[Stored dataset items]

========

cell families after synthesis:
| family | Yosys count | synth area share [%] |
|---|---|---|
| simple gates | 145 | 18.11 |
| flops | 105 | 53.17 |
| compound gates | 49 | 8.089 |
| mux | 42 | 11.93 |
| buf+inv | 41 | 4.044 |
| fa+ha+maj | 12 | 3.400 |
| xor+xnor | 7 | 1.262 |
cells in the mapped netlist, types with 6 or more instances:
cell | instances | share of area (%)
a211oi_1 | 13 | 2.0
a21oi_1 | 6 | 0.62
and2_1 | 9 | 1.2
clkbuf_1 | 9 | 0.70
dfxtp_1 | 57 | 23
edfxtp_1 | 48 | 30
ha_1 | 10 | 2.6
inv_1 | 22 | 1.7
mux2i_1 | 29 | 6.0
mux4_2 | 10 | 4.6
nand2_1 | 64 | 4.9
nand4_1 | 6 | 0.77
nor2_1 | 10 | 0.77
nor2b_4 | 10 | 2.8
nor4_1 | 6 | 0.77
### src/rtl/pong_ball_engine.sv
// Ball physics for the VGA pong game: position, direction and speed of the ball,
// paddle contact, wall handling and one-cycle hit/miss event pulses.
module pong_ball_engine #(
    parameter int H_RES        = 640,
    parameter int V_RES        = 480,
    parameter int BALL_SIZE    = 20,
    parameter int N_PADDLES    = 2,
    parameter int PADDLE_W     = 15,
    parameter int PADDLE_H     = 180,
    parameter int PERIOD       = 2500000,
    parameter int VEL_W        = 16,
    parameter int V_INIT_H     = 12,
    parameter int V_INIT_V     = 16,
    parameter int V_STEP_H     = 4,
    parameter int V_STEP_V     = 3,
    parameter int V_MAX        = 64,
    parameter int SERVE_X      = 50,
    parameter int SERVE_Y      = 240,
    parameter int MISS_RESERVE = 0,
    parameter int SERVE_DELAY  = 0
) (
    input  logic                     CLOCK_50,
    input  logic                     reset,
    input  logic                     run,
    input  logic                     restart,
    input  logic [10*N_PADDLES-1:0]  paddle_x,
    input  logic [10*N_PADDLES-1:0]  paddle_y,
    input  logic [N_PADDLES-1:0]     paddle_side,
    output logic [9:0]               ball_x,
    output logic [9:0]               ball_y,
    output logic                     dir_h,
    output logic                     dir_v,
    output logic [VEL_W-1:0]         vel_h,
    output logic [VEL_W-1:0]         vel_v,
    output logic [N_PADDLES-1:0]     hit,
    output logic                     miss_left,
    output logic                     miss_right,
    output logic                     serving
);
    // state   | meaning
    // S_SERVE | ball parked at serve point, counting run cycles up to SERVE_DELAY
    // S_PLAY  | ball moving; each axis steps when its accumulator reaches PERIOD
    typedef enum logic [0:0] {S_SERVE = 1'b0, S_PLAY = 1'b1} state_t;

    localparam int CNT_W = (SERVE_DELAY > 0) ? $clog2(SERVE_DELAY + 1) : 1;
    localparam logic [CNT_W-1:0] SERVE_END  = CNT_W'(SERVE_DELAY);
    localparam logic [31:0]      PERIOD_U   = 32'(PERIOD);
    localparam logic [10:0]      BS11       = 11'(BALL_SIZE);
    localparam logic [10:0]      HALF11     = 11'(BALL_SIZE / 2);
    localparam logic [10:0]      H_RES11    = 11'(H_RES);
    localparam logic [10:0]      V_RES11    = 11'(V_RES);
    localparam logic [10:0]      PAD_W11    = 11'(PADDLE_W);
    localparam logic [10:0]      PAD_H11    = 11'(PADDLE_H);
    localparam logic [9:0]       SERVE_X10  = 10'(SERVE_X);
    localparam logic [9:0]       SERVE_Y10  = 10'(SERVE_Y);
    localparam logic [VEL_W-1:0] VIH        = VEL_W'(V_INIT_H);
    localparam logic [VEL_W-1:0] VIV        = VEL_W'(V_INIT_V);
    localparam logic [VEL_W-1:0] VSH        = VEL_W'(V_STEP_H);
    localparam logic [VEL_W-1:0] VSV        = VEL_W'(V_STEP_V);
    localparam logic [VEL_W:0]   V_MAX_X    = (VEL_W + 1)'(V_MAX);

    state_t                 state_q, state_d;
    logic [9:0]             ball_x_q, ball_x_d, ball_y_q, ball_y_d;
    logic                   dir_h_q, dir_h_d, dir_v_q, dir_v_d;
    logic [VEL_W-1:0]       vel_h_q, vel_h_d, vel_v_q, vel_v_d;
    logic [31:0]            acc_h_q, acc_h_d, acc_v_q, acc_v_d;
    logic [CNT_W-1:0]       serve_cnt_q, serve_cnt_d;
    logic [N_PADDLES-1:0]   hit_q, hit_d;
    logic                   miss_left_q, miss_left_d, miss_right_q, miss_right_d;

    logic [10:0]            bx11, by11, cy11;
    logic [N_PADDLES-1:0]   contact;
    logic                   h_step, v_step, reserve;

    function automatic logic [VEL_W-1:0] sat_add(input logic [VEL_W-1:0] v,
                                                 input logic [VEL_W-1:0] inc);
        logic [VEL_W:0] sum;
        sum = {1'b0, v} + {1'b0, inc};
        return (sum > V_MAX_X) ? V_MAX_X[VEL_W-1:0] : sum[VEL_W-1:0];
    endfunction

    // Compares are 11 bits wide so paddle_y + PADDLE_H and edge sums cannot wrap.
    assign bx11 = {1'b0, ball_x_q};
    assign by11 = {1'b0, ball_y_q};
    assign cy11 = by11 + HALF11;

    for (genvar g = 0; g < N_PADDLES; g++) begin : g_pad
        logic [10:0] px11, py11;
        logic        in_band, face_hit;
        assign px11     = {1'b0, paddle_x[10*g +: 10]};
        assign py11     = {1'b0, paddle_y[10*g +: 10]};
        assign in_band  = (cy11 > py11) && (cy11 < py11 + PAD_H11);
        assign face_hit = (dir_h_q && paddle_side[g] && (bx11 + BS11 == px11)) ||
                          (!dir_h_q && !paddle_side[g] && (bx11 == px11 + PAD_W11));
        assign contact[g] = in_band && face_hit;
    end

    always_comb begin
        state_d      = state_q;
        ball_x_d     = ball_x_q;
        ball_y_d     = ball_y_q;
        dir_h_d      = dir_h_q;
        dir_v_d      = dir_v_q;
        vel_h_d      = vel_h_q;
        vel_v_d      = vel_v_q;
        acc_h_d      = acc_h_q;
        acc_v_d      = acc_v_q;
        serve_cnt_d  = serve_cnt_q;
        hit_d        = '0;
        miss_left_d  = 1'b0;
        miss_right_d = 1'b0;
        h_step       = 1'b0;
        v_step       = 1'b0;
        reserve      = 1'b0;

        if (run) begin
            case (state_q)
                S_SERVE: begin
                    if (serve_cnt_q == SERVE_END) begin
                        state_d     = S_PLAY;
                        serve_cnt_d = '0;
                    end else begin
                        serve_cnt_d = serve_cnt_q + CNT_W'(1);
                    end
                end
                S_PLAY: begin
                    h_step  = (acc_h_q >= PERIOD_U);
                    v_step  = (acc_v_q >= PERIOD_U);
                    acc_h_d = h_step ? 32'd0 : acc_h_q + 32'(vel_h_q);
                    acc_v_d = v_step ? 32'd0 : acc_v_q + 32'(vel_v_q);

                    if (h_step) begin
                        if (|contact) begin
                            hit_d   = contact;
                            dir_h_d = ~dir_h_q;
                            vel_h_d = sat_add(vel_h_q, VSH);
                            vel_v_d = sat_add(vel_v_q, VSV);
                        end else if (dir_h_q) begin
                            if (bx11 + BS11 < H_RES11) begin
                                ball_x_d = ball_x_q + 10'd1;
                            end else begin
                                miss_right_d = 1'b1;
                                reserve      = (MISS_RESERVE != 0);
                                dir_h_d      = 1'b0;
                            end
                        end else begin
                            if (ball_x_q != 10'd0) begin
                                ball_x_d = ball_x_q - 10'd1;
                            end else begin
                                miss_left_d = 1'b1;
                                reserve     = (MISS_RESERVE != 0);
                                dir_h_d     = 1'b1;
                            end
                        end
                    end

                    if (v_step) begin
                        if (dir_v_q && ball_y_q == 10'd0) begin
                            dir_v_d = 1'b0;
                        end else if (!dir_v_q && by11 + BS11 == V_RES11) begin
                            dir_v_d = 1'b1;
                        end else begin
                            ball_y_d = dir_v_q ? ball_y_q - 10'd1 : ball_y_q + 10'd1;
                        end
                    end

                    // A re-serve wins over this cycle's vertical update.
                    if (reserve) begin
                        state_d  = S_SERVE;
                        ball_x_d = SERVE_X10;
                        ball_y_d = SERVE_Y10;
                        vel_h_d  = VIH;
                        vel_v_d  = VIV;
                        dir_v_d  = dir_v_q;
                    end
                end
                default: state_d = S_SERVE;
            endcase
        end

        if (restart) begin
            state_d      = S_SERVE;
            ball_x_d     = SERVE_X10;
            ball_y_d     = SERVE_Y10;
            dir_h_d      = 1'b1;
            dir_v_d      = 1'b1;
            vel_h_d      = VIH;
            vel_v_d      = VIV;
            acc_h_d      = 32'd0;
            acc_v_d      = 32'd0;
            serve_cnt_d  = '0;
            hit_d        = '0;
            miss_left_d  = 1'b0;
            miss_right_d = 1'b0;
        end
    end

    always_ff @(posedge CLOCK_50) begin
        if (reset) begin
            state_q      <= S_SERVE;
            ball_x_q     <= SERVE_X10;
            ball_y_q     <= SERVE_Y10;
            dir_h_q      <= 1'b1;
            dir_v_q      <= 1'b1;
            vel_h_q      <= VIH;
            vel_v_q      <= VIV;
            acc_h_q      <= 32'd0;
            acc_v_q      <= 32'd0;
            serve_cnt_q  <= '0;
            hit_q        <= '0;
            miss_left_q  <= 1'b0;
            miss_right_q <= 1'b0;
        end else begin
            state_q      <= state_d;
            ball_x_q     <= ball_x_d;
            ball_y_q     <= ball_y_d;
            dir_h_q      <= dir_h_d;
            dir_v_q      <= dir_v_d;
            vel_h_q      <= vel_h_d;
            vel_v_q      <= vel_v_d;
            acc_h_q      <= acc_h_d;
            acc_v_q      <= acc_v_d;
            serve_cnt_q  <= serve_cnt_d;
            hit_q        <= hit_d;
            miss_left_q  <= miss_left_d;
            miss_right_q <= miss_right_d;
        end
    end

    assign ball_x     = ball_x_q;
    assign ball_y     = ball_y_q;
    assign dir_h      = dir_h_q;
    assign dir_v      = dir_v_q;
    assign vel_h      = vel_h_q;
    assign vel_v      = vel_v_q;
    assign hit        = hit_q;
    assign miss_left  = miss_left_q;
    assign miss_right = miss_right_q;
    assign serving    = (state_q == S_SERVE);

endmodule

### config.mk
export PLATFORM = sky130hd
export DESIGN_NAME = pong_ball_engine
export DESIGN_NICKNAME = d
export VERILOG_FILES = /design/src/rtl/pong_ball_engine.sv
export SDC_FILE = /design/constraint.sdc
export NUM_CORES = 1
export LEC_CHECK = 0
export ABC_CLOCK_PERIOD_IN_PS = 3000
export CAP_MARGIN = 40
export CORE_MARGIN = 4
export CORE_UTILIZATION = 52
export DETAILED_ROUTE_END_ITERATION = 6
export PLACE_DENSITY = 0.78
export SETUP_SLACK_MARGIN = 0.5
export SYNTH_ARGS = -nofsm -noshare
export SYNTH_HDL_FRONTEND = slang
export SYNTH_SLANG_ARGS = --single-unit
### constraint.sdc
create_clock -name CLOCK_50 -period 3 [get_ports CLOCK_50]
set_clock_uncertainty 0.1 [all_clocks]
set_input_delay 0.3 -clock CLOCK_50 [delete_from_list [all_inputs] [get_ports CLOCK_50]]
set_output_delay 0.3 -clock CLOCK_50 [all_outputs]
set_load 0.02 [all_outputs]
==> results by group <==
STA
  • Ratio of final minimum period to clock period: 1.050
  • Final hold vios: 0
  • Post-route setup TNS: -4.235 ns
  • RSZ-0062 raised after global routing: true
  • Min cycle time layout: around 3.1 ns
  • Setup violations, final: 46
  • Setup ws final: -0.1487 ns
  • Max Freq: roughly 320 MHz
  • Worst slew pin tran: between 0.8 and 0.9 ns
  • Worst relative slew slack: 0.4589
  • Max Slew Vio Count: 0

Global routing
  • Vias in the first global route: approximately 10000
  • Antenna violations before repair: 0
  • First-pass GRT wire length: 47260 µm
  • Total congestion overflow: 0
  • GRT Util Overall: 0.2800
  • Largest net degree at the start of global routing: 29

Yosys
  • Ys Warns: 0
  • Cells after Synth: 1179
  • Yosys reg bits: 119
  • Synth Flop Type: dfxtp_1
  • Top cell type's share of synthesized area: 0.2537
  • Synth unique cells: 84
  • Netlist Area Pre-Place: about 9400 µm²
  • Post-synth ARST share: 0
  • Seq/Total Area, Yosys: 0.2537
  • Number of synthesized flops with an enable pin: 0
  • Synth top area cells: dfxtp_1 25%, ha_1 12%, xnor2_1 6.3%, a21oi_1 4.8%, nor2_1 4.2%
  • Syn avg cell area: 7.964 µm²
  • Area leader, netlist: dfxtp_1

Clocking
  • Clk buf depth: 2
  • CTS tree: built
  • Root buf cell: clkbuf_16
  • Clock sink count: 119
  • Clock latency on the worst-skew pair: 0.42 ns
  • TritonCTS Buffers: 17
  • Clk slew on worst S/H paths: 0.06 ns
  • Post-CTS Hold Buffers: 0
  • Max H-tree Level: 4

Routing
  • Number of vias per cell: 6.110
  • Wirelength, routed: 31690 µm
  • DR WL/cell: 18.92 µm
  • First-pass DRT Iterations: 6
  • Via count: 10240
  • DRT iter0 DRCs: 706
  • DRC viols: 0
  • Antenna-violating nets left: 0

Die
  • Die Y-Extent: 142.4 µm
  • DIE AREA: 20270 µm²
  • Row Count: 48
  • # IOs: between 100 and 150
  • Die X: roughly 140 µm
  • Core Area: 17480 µm²
  • Initial Utilization: 0.5372

Layout
  • Antenna diodes: 0
  • Number of fill cells: 1090
  • Layout cells sized above 1: 0.2759
  • Non-filler cells in the finished layout: roughly 1700
  • Area delta synth->final: 45.30%
  • Fin nets: 1579

Place
  • I/O Buffers: around 100
  • Placed Cells: 1595
  • DP Worst Slack: -0.7295 ns
  • Routability cong.: 0.9123
  • Post-detail-place hpwl: 19710 µm

Setup path
  • Reg2Reg Capture Point: vel_h[4]
  • Worst setup EP type: flip-flop
  • Worst Setup Start Kind: flip-flop
  • Req. time, crit path: 3.18 ns
  • Setup CP Type: flip-flop to flip-flop
  • Crit path max fanout: 10
  • Beginning of the worst register-to-register path: ball_y[1]
  • CP arrival: 3.33 ns
  • Crit path from: ball_y[1]
  • Crit path to: vel_h[4]
  • Worst reg2reg path depth: 14
  • R2r setup slk: -0.15 ns

Hold path
  • Hold WC Path Type: flip-flop to flip-flop

Power and ir drop
  • VDD IR max: 0.3506 mV
  • Design Power: 3.948 mW
  • Leak Pwr: between 5 and 6 nW
  • Power Density: 289.4 nW/µm²

Status
  • Outcome: complete, but fails checks
  • Failing checks: negative setup slack

Run
  • Max-Cap Viols: 0
## area by class of cell
cell class	instances	area, µm²	share of cell area
multi-input combinational	955	7540	0.5527
timing repair buffer	291	2641	0.1936
sequential	119	2432	0.1783
clock buffer	22	464.2	0.03403
tap	225	281.5	0.02064
inverter	53	202.7	0.01486
clock inverter	10	80.08	0.005870
## where the power goes
part           switching, mW  leakage (nW)  total (mW)  internal (mW)
Clock                  0.732         0.269        1.90           1.17
Combinational          0.240          4.45       0.471          0.231
Sequential           0.00164         0.963        1.58           1.57
## cell families (layout without fill, tap and decap cells)
kind of cell,Yosys count,after routing,synth area share
AOI/OAI and AO/OA,290,290,0.2100
xor gates and xnor gates,101,101,0.09422
DFF,119,119,0.2537
buffers and inverters,106,376,0.04851
and+or+nand+nor,450,450,0.2448
muxes,16,16,0.01719
other,1,2,0.0003994
adders and majority gates,96,96,0.1311
## state kept, by name, summed over array words and instances, names as in the netlist
| name | cells |
|---|---|
| acc_h_q | 30 |
| acc_v_q | 32 |
| ball_x | 10 |
| ball_y | 10 |
| dir_h | 1 |
| dir_v | 1 |
| hit | 2 |
| miss_left | 1 |
| miss_right | 1 |
| state_q | 1 |
| vel_h | 14 |
| vel_v | 16 |
## cells in the mapped netlist, types with 5 or more instances
| cell | n |
|---|---|
| inv_1 | 53 |
| a31oi_1 | 7 |
| nor3b_1 | 6 |
| o31ai_1 | 9 |
| xor2_1 | 34 |
| mux2i_1 | 15 |
| or3_1 | 11 |
| nand2b_1 | 12 |
| xnor2_1 | 67 |
| and3_1 | 20 |
| nand3_1 | 55 |
| o21bai_1 | 6 |
| or4_1 | 6 |
| nand2_1 | 85 |
| nor2b_1 | 11 |
| o21ai_0 | 41 |
| a21oi_1 | 90 |
| a21o_1 | 19 |
| and2_1 | 32 |
| o21a_1 | 16 |
| or2_2 | 7 |
| buf_2 | 13 |
| dfxtp_1 | 119 |
| a21boi_0 | 6 |
| clkbuf_1 | 28 |
| nand4_1 | 21 |
| a211oi_1 | 16 |
| a211o_1 | 5 |
| nor3_1 | 42 |
| a31o_2 | 6 |
| nor4_1 | 17 |
| nor2_1 | 105 |
| o211ai_1 | 9 |
| ha_1 | 92 |
## worst min-delay path by stage
stage / start / end / slack [ns] / cells past startpoint
finish: acc_v_q[12] / acc_v_q[12] / 0.38 / 2
global route: acc_h_q[30] / acc_h_q[30] / 0.40 / 1
CTS: acc_v_q[12] / acc_v_q[12] / 0.37 / 2
detailed placement: acc_h_q[2] / acc_h_q[2] / 0.37 / 2
global placement: acc_h_q[2] / acc_h_q[2] / 0.34 / 2
floorplan: run / state_q / 0.32 / 2
## per-layer routing
layer	part of all wire	track usage
met1	0.41	0.3456
met2	0.49	0.4909
met3	0.061	0.04469
met4	0.038	0.1051
met5	0	0
## stage by stage
| stage | cell area (µm²) | utilization | hold slack (ns) |
|---|---|---|---|
| after global routing | 13640 | 0.7806 | 0.4006 |
| after CTS | 12880 | 0.7369 | 0.3736 |
| after floorplan | 9637 | - | 0.3158 |
| final | 13640 | 0.7806 | 0.3782 |
| after detailed placement | 11720 | 0.6708 | 0.3691 |
| after global placement | 11720 | 0.6708 | 0.3435 |
## critical path, stage by stage (launching register included)
cell,delay (ns)
dfxtp_4,0.38
ha_4,0.22
o2111ai_4,0.14
xnor2_2,0.19
buf_6,0.15
ha_4,0.14
a21o_1,0.17
a21o_1,0.19
a21oi_2,0.13
o211ai_1,0.10
a211o_1,0.35
and2_4,0.18
buf_4,0.17
a211oi_1,0.26
o22ai_1,0.12
## timing repair
item,in CTS,in global routing
endpoints found under the setup margin,86,93
pin swaps,40,74
resized for setup,93,121
setup buffers,31,15
cloned,1,1
## layout by cell type (no fill, tap or decap), types with 8 or more instances in the layout
cell / synthesis / final
a211oi_2: 0 / 8
a21o_1: 19 / 19
a21oi_1: 90 / 69
a21oi_2: 4 / 18
and2_1: 32 / 29
and3_1: 20 / 18
buf_4: 4 / 153
buf_6: 3 / 27
clkbuf_16: 0 / 18
clkdlybuf4s50_1: 0 / 93
dfxtp_1: 119 / 99
dfxtp_2: 0 / 10
dfxtp_4: 0 / 10
ha_1: 92 / 71
ha_4: 0 / 19
inv_1: 53 / 51
mux2i_1: 15 / 15
nand2_1: 85 / 77
nand2b_1: 12 / 11
nand3_1: 55 / 48
nand4_1: 21 / 21
nor2_1: 105 / 98
nor2b_1: 11 / 9
nor3_1: 42 / 40
nor4_1: 17 / 15
o211ai_1: 9 / 9
o21a_1: 16 / 16
o21ai_0: 41 / 25
o21ai_1: 2 / 10
xnor2_1: 67 / 57
xnor2_2: 0 / 9
xor2_1: 34 / 34
Power figures use the tool's default switching activity.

========

### What you need to do
In your reply, restate exactly the lines from the start of the records above through the line holding "cells in the mapped netlist, types with 6", including both, and nothing else.

### Exercise output
cell families after synthesis:
| family | Yosys count | synth area share [%] |
|---|---|---|
| simple gates | 145 | 18.11 |
| flops | 105 | 53.17 |
| compound gates | 49 | 8.089 |
| mux | 42 | 11.93 |
| buf+inv | 41 | 4.044 |
| fa+ha+maj | 12 | 3.400 |
| xor+xnor | 7 | 1.262 |
cells in the mapped netlist, types with 6 or more instances:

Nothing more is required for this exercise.